Import the project to your IDE. This is definitely the easiest way familiarize yourself with the example code.

The projects is a multi-module Maven project with a parent module that just defines some common dependencies and cascades the build to backend and vaadin-ui modules. The backend module contains JPA entities and a stateless EJB via it is easy to access the data in client applications.

There are some generated classes that needs to be built, so issue mvn install from the top level once you have imported the project.
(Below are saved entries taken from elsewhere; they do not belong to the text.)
**src/sv/cfr_pkg.sv**
```systemverilog
`timescale 1ns / 1ps
// ----------------------------------------------------------------------------
// cfr_pkg - shared types and functions for the crc checked frame receiver
// Event codes, the per-byte result record and the CRC16-XMODEM byte update.
// ----------------------------------------------------------------------------
package cfr_pkg;

  // largest parameter count a frame may carry; longer lengths saturate here
  localparam int unsigned MaxParamBytes = 256;

  localparam logic [7:0]  StartByteReset = 8'd47;
  localparam logic [15:0] CrcPoly        = 16'h1021;

  // output tdata: param_byte, param_index, command_code, target_address, param_count
  localparam int unsigned OutDataW = 56;

  typedef enum logic [1:0] {
    EvParam   = 2'd0,
    EvCrcGood = 2'd1,
    EvCrcBad  = 2'd2
  } event_kind_e;

  // one result item as produced by the parser
  typedef struct packed {
    logic        valid;
    event_kind_e kind;
    logic [7:0]  param_byte;
    logic [7:0]  param_index;
    logic [7:0]  command_code;
    logic [15:0] target_address;
    logic [8:0]  param_count;
  } cfr_result_t;

  // crc16-xmodem, msb first, one byte folded in
  function automatic logic [15:0] crc_fold(input logic [15:0] crc, input logic [7:0] b);
    logic [15:0] c;
    c = crc ^ {b, 8'h00};
    for (int k = 0; k < 8; k++) begin
      if (c[15]) begin
        c = {c[14:0], 1'b0} ^ CrcPoly;
      end else begin
        c = {c[14:0], 1'b0};
      end
    end
    return c;
  endfunction

endpackage

```
**src/sv/cfr_parser.sv**
```systemverilog
`timescale 1ns / 1ps
// ----------------------------------------------------------------------------
// cfr_parser - frame field parser with running crc
// Walks the frame one byte per transfer and forms the result for that byte.
// ----------------------------------------------------------------------------
module cfr_parser
  import cfr_pkg::*;
(
  input  logic        clk_i,
  input  logic        rst_ni,
  input  logic        byte_en_i,     // a byte transfer is taken this cycle
  input  logic [7:0]  byte_i,
  input  logic [7:0]  start_byte_i,
  output cfr_result_t result_o       // result of the byte in this cycle
);

  typedef enum logic [7:0] {
    PhHunt   = 8'b0000_0001,
    PhCmd    = 8'b0000_0010,
    PhAddrHi = 8'b0000_0100,
    PhAddrLo = 8'b0000_1000,
    PhLen    = 8'b0001_0000,
    PhParam  = 8'b0010_0000,
    PhCrcHi  = 8'b0100_0000,
    PhCrcLo  = 8'b1000_0000
  } phase_e;

  localparam logic [8:0] MaxCount = 9'(MaxParamBytes);

  phase_e      phase_q, phase_d;
  logic [15:0] crc_q, crc_d;
  logic [7:0]  cmd_q, cmd_d;
  logic [15:0] addr_q, addr_d;
  logic [8:0]  count_q, count_d;
  logic [7:0]  idx_q, idx_d;
  logic [7:0]  crc_hi_q, crc_hi_d;

  logic [15:0] crc_next;
  logic [8:0]  len_count;
  logic        last_param;

  assign crc_next   = crc_fold(crc_q, byte_i);
  assign last_param = ({1'b0, idx_q} + 9'd1) >= count_q;

  // length byte of zero stands for the largest count
  always_comb begin
    len_count = (byte_i == 8'd0) ? 9'd256 : {1'b0, byte_i};
    if (len_count > MaxCount) begin
      len_count = MaxCount;
    end
  end

  // next state and result for the current byte
  always_comb begin
    phase_d  = phase_q;
    crc_d    = crc_q;
    cmd_d    = cmd_q;
    addr_d   = addr_q;
    count_d  = count_q;
    idx_d    = idx_q;
    crc_hi_d = crc_hi_q;

    result_o                = '0;
    result_o.kind           = EvParam;
    result_o.command_code   = cmd_q;
    result_o.target_address = addr_q;
    result_o.param_count    = count_q;

    unique case (phase_q)
      PhHunt: begin
        crc_d = crc_fold(16'h0000, byte_i);
        if (byte_i == start_byte_i) begin
          phase_d = PhCmd;
        end
      end
      PhCmd: begin
        crc_d   = crc_next;
        cmd_d   = byte_i;
        phase_d = PhAddrHi;
      end
      PhAddrHi: begin
        crc_d   = crc_next;
        addr_d  = {byte_i, 8'h00};
        phase_d = PhAddrLo;
      end
      PhAddrLo: begin
        crc_d   = crc_next;
        addr_d  = {addr_q[15:8], byte_i};
        phase_d = PhLen;
      end
      PhLen: begin
        crc_d   = crc_next;
        count_d = len_count;
        idx_d   = 8'd0;
        phase_d = PhParam;
      end
      PhParam: begin
        crc_d                = crc_next;
        result_o.valid       = 1'b1;
        result_o.kind        = EvParam;
        result_o.param_byte  = byte_i;
        result_o.param_index = idx_q;
        if (last_param) begin
          idx_d   = 8'd0;
          phase_d = PhCrcHi;
        end else begin
          idx_d = idx_q + 8'd1;
        end
      end
      PhCrcHi: begin
        crc_hi_d = byte_i;
        phase_d  = PhCrcLo;
      end
      PhCrcLo: begin
        result_o.valid = 1'b1;
        result_o.kind  = ({crc_hi_q, byte_i} == crc_q) ? EvCrcGood : EvCrcBad;
        phase_d        = PhHunt;
      end
      default: begin
        phase_d = PhHunt;
      end
    endcase

    if (!byte_en_i) begin
      result_o.valid = 1'b0;
    end
  end

  // parser state, advanced only on a byte transfer
  always_ff @(posedge clk_i or negedge rst_ni) begin
    if (!rst_ni) begin
      phase_q  <= PhHunt;
      crc_q    <= '0;
      cmd_q    <= '0;
      addr_q   <= '0;
      count_q  <= '0;
      idx_q    <= '0;
      crc_hi_q <= '0;
    end else if (byte_en_i) begin
      phase_q  <= phase_d;
      crc_q    <= crc_d;
      cmd_q    <= cmd_d;
      addr_q   <= addr_d;
      count_q  <= count_d;
      idx_q    <= idx_d;
      crc_hi_q <= crc_hi_d;
    end
  end

endmodule

```
**src/sv/crc_checked_frame_receiver.sv**
```systemverilog
`timescale 1ns / 1ps
// ----------------------------------------------------------------------------
// crc_checked_frame_receiver - host frame receiver with crc16-xmodem check
// Parses start, command, address, length, parameters and crc from a byte
// stream; reports each parameter byte and a crc verdict at frame end.
// ----------------------------------------------------------------------------
// Takes one received byte per cycle on the slave stream and keeps that rate
// for as long as the master side drains results; the result of each byte
// is formed by a single combinational network between the parser state and
// the output register, so a result appears in the cycle after its byte.
// The output register is the only buffer: s_axis_tready drops only while a
// result sits there and m_axis_tready is low. Bytes in the hunt, header and
// crc high phases produce no result. start_byte may be written only while
// the block is idle; it resets to 47.
module crc_checked_frame_receiver
  import cfr_pkg::*;
(
  input  logic                clk_i,
  input  logic                rst_ni,
  // configuration
  input  logic                cfg_we_i,
  input  logic [7:0]          cfg_wdata_i,      // start_byte
  // received bytes
  input  logic                s_axis_tvalid,
  output logic                s_axis_tready,
  input  logic [7:0]          s_axis_tdata,     // [7:0] rx_byte
  // results
  output logic                m_axis_tvalid,
  input  logic                m_axis_tready,
  output logic [OutDataW-1:0] m_axis_tdata,     // [7:0] param_byte, [15:8] param_index,
                                                // [23:16] command_code,
                                                // [39:24] target_address,
                                                // [48:40] param_count, [55:49] zero
  output logic [1:0]          m_axis_tuser      // [1:0] event_kind
);

  logic [7:0]  start_byte_q;
  logic        in_xfer;
  cfr_result_t res;
  cfr_result_t out_q;

  assign s_axis_tready = !out_q.valid || m_axis_tready;
  assign in_xfer       = s_axis_tvalid && s_axis_tready;

  // start byte register
  always_ff @(posedge clk_i or negedge rst_ni) begin
    if (!rst_ni) begin
      start_byte_q <= StartByteReset;
    end else if (cfg_we_i) begin
      start_byte_q <= cfg_wdata_i;
    end
  end

  cfr_parser u_parser (
    .clk_i        (clk_i),
    .rst_ni       (rst_ni),
    .byte_en_i    (in_xfer),
    .byte_i       (s_axis_tdata),
    .start_byte_i (start_byte_q),
    .result_o     (res)
  );

  // output register; reloaded whenever it is free or being taken
  always_ff @(posedge clk_i or negedge rst_ni) begin
    if (!rst_ni) begin
      out_q <= '0;
    end else if (s_axis_tready) begin
      out_q <= res;
    end
  end

  assign m_axis_tvalid = out_q.valid;
  assign m_axis_tuser  = out_q.kind;
  assign m_axis_tdata  = {7'd0, out_q.param_count, out_q.target_address,
                          out_q.command_code, out_q.param_index, out_q.param_byte};

endmodule

```
**config.mk**
```make
export PLATFORM = sky130hd
export DESIGN_NAME = crc_checked_frame_receiver
export DESIGN_NICKNAME = d
export VERILOG_FILES = /design/src/sv/cfr_pkg.sv /design/src/sv/cfr_parser.sv /design/src/sv/crc_checked_frame_receiver.sv
export SDC_FILE = /design/constraint.sdc
export NUM_CORES = 1
export LEC_CHECK = 0
export ABC_CLOCK_PERIOD_IN_PS = 2700
export BUFFER_PORTS_ARGS = -buffer_cell sky130_fd_sc_hd__buf_4
export CAP_MARGIN = 20
export CORE_MARGIN = 4
export CORE_UTILIZATION = 53
export CTS_CLUSTER_DIAMETER = 200
export DETAILED_ROUTE_END_ITERATION = 7
export GPL_ROUTABILITY_DRIVEN = 0
export PLACE_DENSITY_LB_ADDON = 0.12
export SYNTH_ARGS = -nofsm -noshare
export SYNTH_HDL_FRONTEND = slang
export SYNTH_HIERARCHICAL = 1
export SYNTH_SLANG_ARGS = --single-unit
```
**constraint.sdc**
```tcl
create_clock -name clk_i -period 2.7 [get_ports clk_i]
set_input_delay 0.27 -clock clk_i [delete_from_list [all_inputs] [get_ports clk_i]]
set_output_delay 0.27 -clock clk_i [all_outputs]
set_load 0.02 [all_outputs]
```
Word level (Yosys, flattened, before mapping)
Index checks and enable logic that the tools add are counted.

cells by class
  $add $sub $neg = 2
  reduce and logical (&&, ||, !) cells = 16
  order comparisons = 2
  bitwise logic cells = 18
  equal/unequal tests = 12
  multiplexer cells = 36

operator list
  kind                   count
  $mux W13               16
  $mux W16               8
  $pmux W16 S2           2
  $pmux W8 S7            1
  $not A3 Y3             16
  $mux W8                3
  $mux W9                2
  $eq A16 B16 Y1         1
  $pmux W8 S2            1
  $xor A16 B16 Y16       1
  $reduce_and A2 Y1      6
  $add A8 B1 Y9 const B  1
  $ge A9 B9 Y1           1
  $gt A9 B9 Y1 const B   1
  $add A8 B1 Y8 const B  1
  $eq A8 B1 Y1 const B   1
  $eq A8 B2 Y1 const B   1
  $eq A8 B3 Y1 const B   1
  $eq A8 B4 Y1 const B   1
  $eq A8 B5 Y1 const B   1
  $eq A8 B6 Y1 const B   1
  $eq A8 B7 Y1 const B   1
  $eq A8 B8 Y1           1
  $eq A8 B8 Y1 const B   1
  12 further kinds       16

storage, ports and cells
  word-level logic and storage cells = 102
  bits in registers = 133
  bits of input ports = 21
  output and inout port bits = 60

Longest topological paths before layout
Gate-level depths: netlist of run 1.

  word-level depth = 24
  gate-level depth with buffers = 12
  gate-level depth less buffers = 11

Modules after synthesis
The synthesis of run 1 kept the hierarchy.

modules (own cells, without submodules)
  module                      instances  cells each  seq. area each (sq um)  area an instance (sq um)
  cfr_parser                  1          441         1828.0                  4383.0
  crc_checked_frame_receiver  1          137         1507.7                  2556.2

Worst setup path after synthesis of run 1
No wires, ideal clock.

  path kind = reg-to-reg
  start = reg u_parser.idx_q[0]
  end = reg u_parser.phase_q[1]
  arrival = 2772 ps
  buffers on the path = 1
  period minus slack after synthesis = 2897 ps
  required time = 2575 ps
  setup time = 125 ps
  cell stages (with the launch flop) = 13
  setup slack = -197 ps
  cell sequence = dfrtp_1 -> ha_1 -> nand3_1 -> nor2_1 -> xor2_1 -> ha_1 -> a21o_1 -> a21o_1 -> a2111oi_4 -> o31ai_2 -> nor2b_4 -> buf_6 -> mux2_4

on the way
  word-level cells in the longest chain between the ends = 4

ends and longest elaborated chain
  item                                RTL line           RTL
  start: declaration                  cfr_parser.sv:35   logic [7:0] idx_q, idx_d;
  start signal: assignment            cfr_parser.sv:145  idx_q <= idx_d;
  $add A8 B1 Y9                       cfr_parser.sv:43   assign last_param = ({1'b0, idx_q} + 9'd1) >= count_q;
  $ge A9 B9 Y1                        cfr_parser.sv:43
  $ne A2 B1 Y1 (no source line)       -
  $reduce_and A3 Y1 (no source line)  -
  end signal: assignment              cfr_parser.sv:132  phase_q <= PhHunt;
  end signal: assignment              cfr_parser.sv:140  phase_q <= phase_d;
  end: declaration                    cfr_parser.sv:30   phase_e phase_q, phase_d;

Every way passes these cells.
A chain may end at the register's enable or synchronous reset.

Final worst setup path of run 1
  start = reg u_parser.idx_q[1]
  end = reg u_parser.phase_q[1]

The elaborated chain is that of the path after synthesis.

==> results.toml, run 1 <==
[drt]
drc_errors = 0
num_vias = 4444
drtIter0Drc = 258
viasPerCell = 5.329
wl_per_cell_um = 17.24
drt-total-wl_mm = 14.38
first_pass_iters = 4
drtAntennaViolNets = 0

[clocking]
cts_sinks = 133
numCtsBuffers = 17
htree_num_levels = 4
cts_tree = "yes"
path_clk_slew_ns = 0.06
clkLatencyLatePin_ns = 0.42
hold_buffers = 0
cts_buffer_depth = 2
clock-root-buffer = "clkbuf_16"

[synth]
synth_common_cells = "dfrtp_1, nand2_1, mux2_4"
async_flop_share = 1.000
yosys.area_share.simple = 0.1163
synthMuxAreaShare = 0.1702
synth_cell_types = 57
synth_area_mm2 = 0.006939
synth_fa_ha_area_frac = 0.01803
yosysTopAreaCell = "dfrtp_1"
synth_edf_count = 0
synthFlopType = "dfrtp_1"
synth.most_common_cell = "dfrtp_1"
syn_avg_cell_area_um2 = 12.01
ys_ff_latch = 133
seq_area_frac_synth = 0.4807
synthXorXnorAreaFrac = 0.08835
syn_inst = 578
ys_warn_count = 6
synth_top_family_by_area = "multiplexers"
synth_area_leaders = "dfrtp_1, mux2_4, mux2_2, xnor2_1, xor2_1"
synth_compound_area_frac = 0.06960
synth_top_area_share = 0.4580

[sta]
period_share = 0.9980
grt_setup_unrepaired = "yes"
tightest_slew_ns = 0.9512
slew_headroom = 0.3659
period_minus_slack_ns = 2.695
setup_violations = 0
final_max_slew_viol_count = 0
fmax_ghz = 0.3711
fin_ws_ns = 0.005421
fin_hold_ws_ns = -0.05743
hold_viol = 24
finalSetupTns_ns = 0
clock_skew_ns = 0.01389

[final_layout]
nNetsFinal = 680
nFillCells = 1047
final_core_util = 0.6434
n_antenna_cell = 0
multi_input_area_mm2 = 0.003298
regArea_mm2 = 0.003338
drive_gt1_frac = 0.3595
syn_to_final_growth_pct = 17.96

[die]
die_area_mm2 = 0.01499
io-pin-count = 81
num_rows = 41
core_mm2 = 0.01272
start_util = 0.5454
die_h_um = 122.4
die_w_um = 122.4

[grt]
antenna_found_initial = 0
grt-ovfl-total = 0
grt_max_degree = 134
use_met1 = 0.2739
met3_usage = 0.04240
grt_pass1_vias = 4651
grt_pass1_wl_mm = 23.94
grt_busiest_layer = "met2"
grt.total_usage = 0.2064
grtUsageMet2 = 0.3356

[setup_path]
cp_max_fo = 8
cp-start-kind = "register"
critPathCaptureType = "register"
path_class = "register to register"
required_ns = 2.99
arrival_ns = 2.98

[run]
maxCapViolCount = 0

[power]
leakagePower_uw = 0.004055
peakVddDrop_mv = 0.4941
power_density_mw_per_mm2 = 915.5

[run_status]
status = "finished with violations"
failed_checks = "negative hold slack"

[place]
dp_hpwl_mm = 9.705
pre_cts_slack_ns = -0.07193
io_buffer_count = 73

[min_path]
hp-class = "primary input to async pin"
==> per-layer routing <==
metal	vias to the layer above	wire length, um
li1	2126	-
met1	2227	6341
met2	79	7290
met3	12	602
met4	0	140
met5	-	0
==> kinds of logic (layout without fill, tap and decap cells) <==
logic type,Yosys count,in the layout
AND/OR/NAND/NOR,151,151
flip-flops,133,133
multiplexers,88,88
buffers and inverters,61,139
AO/OA/AOI/OAI,64,64
adder cells (fa/ha/maj),10,10
XOR/XNOR,70,70
other,1,7
==> worst max-delay path: stages, from the launching register on <==
cell	delay, ns
dfrtp_2	0.43
ha_4	0.18
nand3_4	0.09
nor2_4	0.05
xor2_2	0.18
ha_1	0.33
a21o_1	0.16
a21o_1	0.18
a2111oi_4	0.36
o31ai_4	0.13
nor2b_4	0.19
mux2_4	0.30
==> path summary, 6_finish.rpt <==
check,startpoint,to,slack [ns],cells past startpoint
setup / recovery,u_parser/idx_q[1],u_parser/phase_q[1],0.005,11
hold / removal,rst_ni,m_axis_tdata[10],-0.06,2
setup reg to reg,u_parser/idx_q[1],u_parser/phase_q[1],0.005,11
hold reg to reg,u_parser/addr_q[10],u_parser/addr_q[10],0.48,2
max in group asynchronous,rst_ni,u_parser/idx_q[1],2.20,2
min in group clk_i,cfg_wdata_i[6],start_byte_q[6],0.08,2
==> stage by stage <==
stage	std cells	hold WS [ns]	power [uW]	area, um^2
6_report	834	-0.05743	7494	8185
5_1_grt	834	0.03450	7953	8185
4_1_cts	831	0.007262	7569	8140
3_5_place_dp	797	0.4441	5362	7541
3_3_place_gp	797	0.4395	5288	7541
2_1_floorplan	584	-0.02559	4726	6990
==> timing repair <==
item | CTS | global route
pin swaps | 0 | 3
endpoints found under the setup margin | 7 | 15
setup buffers | 2 | 3
resized for setup | 3 | 5
==> power breakdown <==
part	leakage (uW)	switching (uW)	internal [uW]	total, uW
Clock	0.000278	850	1330	2180
Combinational	0.00203	1140	1170	2310
Sequential	0.00175	505	2500	3000
==> area by class of cell <==
type | count | share of cell area
clock inverter | 12 | 0.01269
multi-input combinational | 390 | 0.4029
clock buffer | 20 | 0.05702
sequential | 133 | 0.4078
timing repair buffer | 93 | 0.08682
inverter | 14 | 0.006420
tap | 172 | 0.02629
==> sequential cells by signal (all words and copies together) (netlist names) <==
| name | flops |
|---|---|
| u_parser/crc_hi_q | 8 |
| m_axis_tuser | 2 |
| u_parser/addr_q | 16 |
| m_axis_tvalid | 1 |
| u_parser/crc_q | 16 |
| u_parser/cmd_q | 8 |
| u_parser/idx_q | 8 |
| m_axis_tdata | 49 |
| start_byte_q | 8 |
| u_parser/phase_q | 8 |
| u_parser/count_q | 9 |
==> cells in the final DEF, fill, tap and decap left out, types with 8 or more instances in the layout <==
master	netlist	layout
a22o_1	8	8
and3_1	21	21
buf_4	8	92
nand3_1	12	10
o21ai_0	15	15
nor2_1	16	14
xor2_1	30	29
inv_1	14	14
dfrtp_1	127	125
nand4_1	8	8
ha_1	10	9
mux2_2	36	36
nand2b_1	9	9
xnor2_1	40	40
nand2_1	53	53
clkbuf_16	0	17
mux2_4	51	51
o21ai_1	12	12
(Power assumes the default switching activity.)
==> run 2: changes to the inputs <==
- CELL_PAD_IN_SITES_DETAIL_PLACEMENT: unset -> 1
- CELL_PAD_IN_SITES_GLOBAL_PLACEMENT: unset -> 2
- CORE_UTILIZATION: 53 -> 36
==> results.toml, run 2 (synthesized netlist as in run 1, its figures left out) <==
[run_status]
status = "finished, final reports clean"

[setup_path]
cp_cell_sequence = "ha_4 > nand3_4 > nor2_4 > xor2_2 > ha_1 > a21o_1 > a21o_1 > a2111oi_4 > o31ai_4 > nor2b_4 > mux2_4"
r2r-start = "u_parser/idx_q[0]"
reg2reg_slack_ns = 0.02
reg2reg_to = "u_parser/phase_q[3]"
cp_slowest_cell = "dfrtp_1"
crit_start = "u_parser/idx_q[0]"
arrival_ns = 2.97
required_ns = 2.99
cp_common_cell = "a21o_1"
critPathCaptureType = "register"
cpPeakStageDelay_ns = 0.41
crit_end = "u_parser/phase_q[3]"
path_class = "register to register"
r2r_cells = 11
cp-start-kind = "register"
crit_family = "compound AO/OA/AOI/OAI gates"
worstSetupPathDepth = 11
cp_max_fo = 8
critPathBufInv = 0

[die]
die_h_um = 146.8
core_mm2 = 0.01883
start_util = 0.3685
num_rows = 50
die_w_um = 146.8
die_area_mm2 = 0.02156
io-pin-count = 81

[sta]
hold_viol = 0
period_minus_slack_ns = 2.681
final_max_slew_viol_count = 0
clock_skew_ns = 0.01152
tightest_slew_ns = 1.008
slew_headroom = 0.3282
finalSetupTns_ns = 0
period_share = 0.9928
setup_violations = 0
fin_hold_ws_ns = 0.08434
fmax_ghz = 0.3730
grt_setup_unrepaired = "yes"

[power]
pwr-share-comb = 0.314
peakVddDrop_mv = 0.3270
power_density_mw_per_mm2 = 914.2
p_switching_uw = 2648
seqPwrFrac = 0.397
swShare = 0.3485
leakagePower_uw = 0.004056
pwr-share-clk = 0.289
internal-power_uw = 4950

[drt]
viasPerCell = 4.936
drt-total-wl_mm = 17.24
num_vias = 4561
drc_errors = 0
first_pass_iters = 4
drtIter0Drc = 231
wl_per_cell_um = 18.66
drtAntennaViolNets = 0

[grt]
grt_max_degree = 81
grt_pass1_wl_mm = 27.67
grt_pass1_vias = 5029
grt.total_usage = 0.1626
grt-ovfl-total = 0
antenna_found_initial = 0

[clocking]
htree_num_levels = 4
cts_buffer_depth = 2
clkLatencyLatePin_ns = 0.42
cts_tree = "yes"
cts_sinks = 133
path_clk_slew_ns = 0.06
numCtsBuffers = 17
clock-root-buffer = "clkbuf_16"

[final_layout]
largest_register_ffs = 49
drive_gt1_frac = 0.3569
syn_to_final_growth_pct = 19.76
layout_common_cells = "dfrtp_1, buf_4, nand2_1"
n_antenna_cell = 0
nNetsFinal = 682
nFillCells = 2021
final_common_cell = "dfrtp_1"

[place]
dp_hpwl_mm = 11.66
io_buffer_count = 73

[run]
maxCapViolCount = 0

[min_path]
hp-class = "primary input to register"
[run 2: cell count changes in the layout (fill, tap and decap cells not counted), sizes merged]
cell,delta
clkinv,-2
clkinvlp,+1
dlygate4sd3,+1
clkbuf,-2
inv,+3
buf,+1
[run 2: how the worst min path moves through the flow]
stage / from / to / cells after the start
CTS: cfg_wdata_i[5] / start_byte_q[5] / 2
finish: cfg_wdata_i[1] / start_byte_q[1] / 2
global placement: rst_ni / m_axis_tdata[11] / 1
detailed placement: rst_ni / m_axis_tdata[11] / 1
floorplan: rst_ni / m_axis_tdata[0] / 0
global route: cfg_wdata_i[4] / start_byte_q[4] / 2
[run 2: area by class of cell]
type | count | area [um^2] | area share
Multi-Input combinational cell | 390 | 3312 | 0.3985
Inverter | 14 | 52.55 | 0.006323
Timing Repair Buffer | 95 | 728.2 | 0.08762
Sequential cell | 133 | 3336 | 0.4014
Tap cell | 260 | 325.3 | 0.03914
Clock inverter | 14 | 127.6 | 0.01536
Clock buffer | 18 | 429.2 | 0.05164
[run 2: worst reg2reg max path: stages (launching register included)]
cell	delay, ns
dfrtp_1	0.41
ha_4	0.18
nand3_4	0.09
nor2_4	0.16
xor2_2	0.17
ha_1	0.27
a21o_1	0.16
a21o_1	0.18
a2111oi_4	0.33
o31ai_4	0.13
nor2b_4	0.18
mux2_4	0.30
[run 2: power by group through the flow]
stage	clock network, uW	registers (uW)	logic (uW)
after floorplan	0	2960	1760
after global placement	0	3050	2350
after detailed placement	0	3070	2420
after CTS	2250	3030	2430
after global routing	2350	3100	2610
final	2190	3020	2380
Eclipse might also need you to reconfigure/refresh the projects so that it discovers the auto-generated resources.

If you are new to Maven, check out Maven essentials for the impatient developer tutorial.

4. Deploying the project

The easiest method to deploy the application is to use the SAP Hana Cloud web UI and just upload the war file from vaadin-ui/target directory to your server. You can also use the SAP Hana Cloud Eclipse plugin and deploy the application to your cloud server. Deploy the app from the vaadin-ui project that picks up the backend module (the EJB based facade) as a jar file to your war package and contains the Vaadin based rich web UI layer.

Be sure to choose JRE 7 as execution JVM. Java 8 is not yet supported.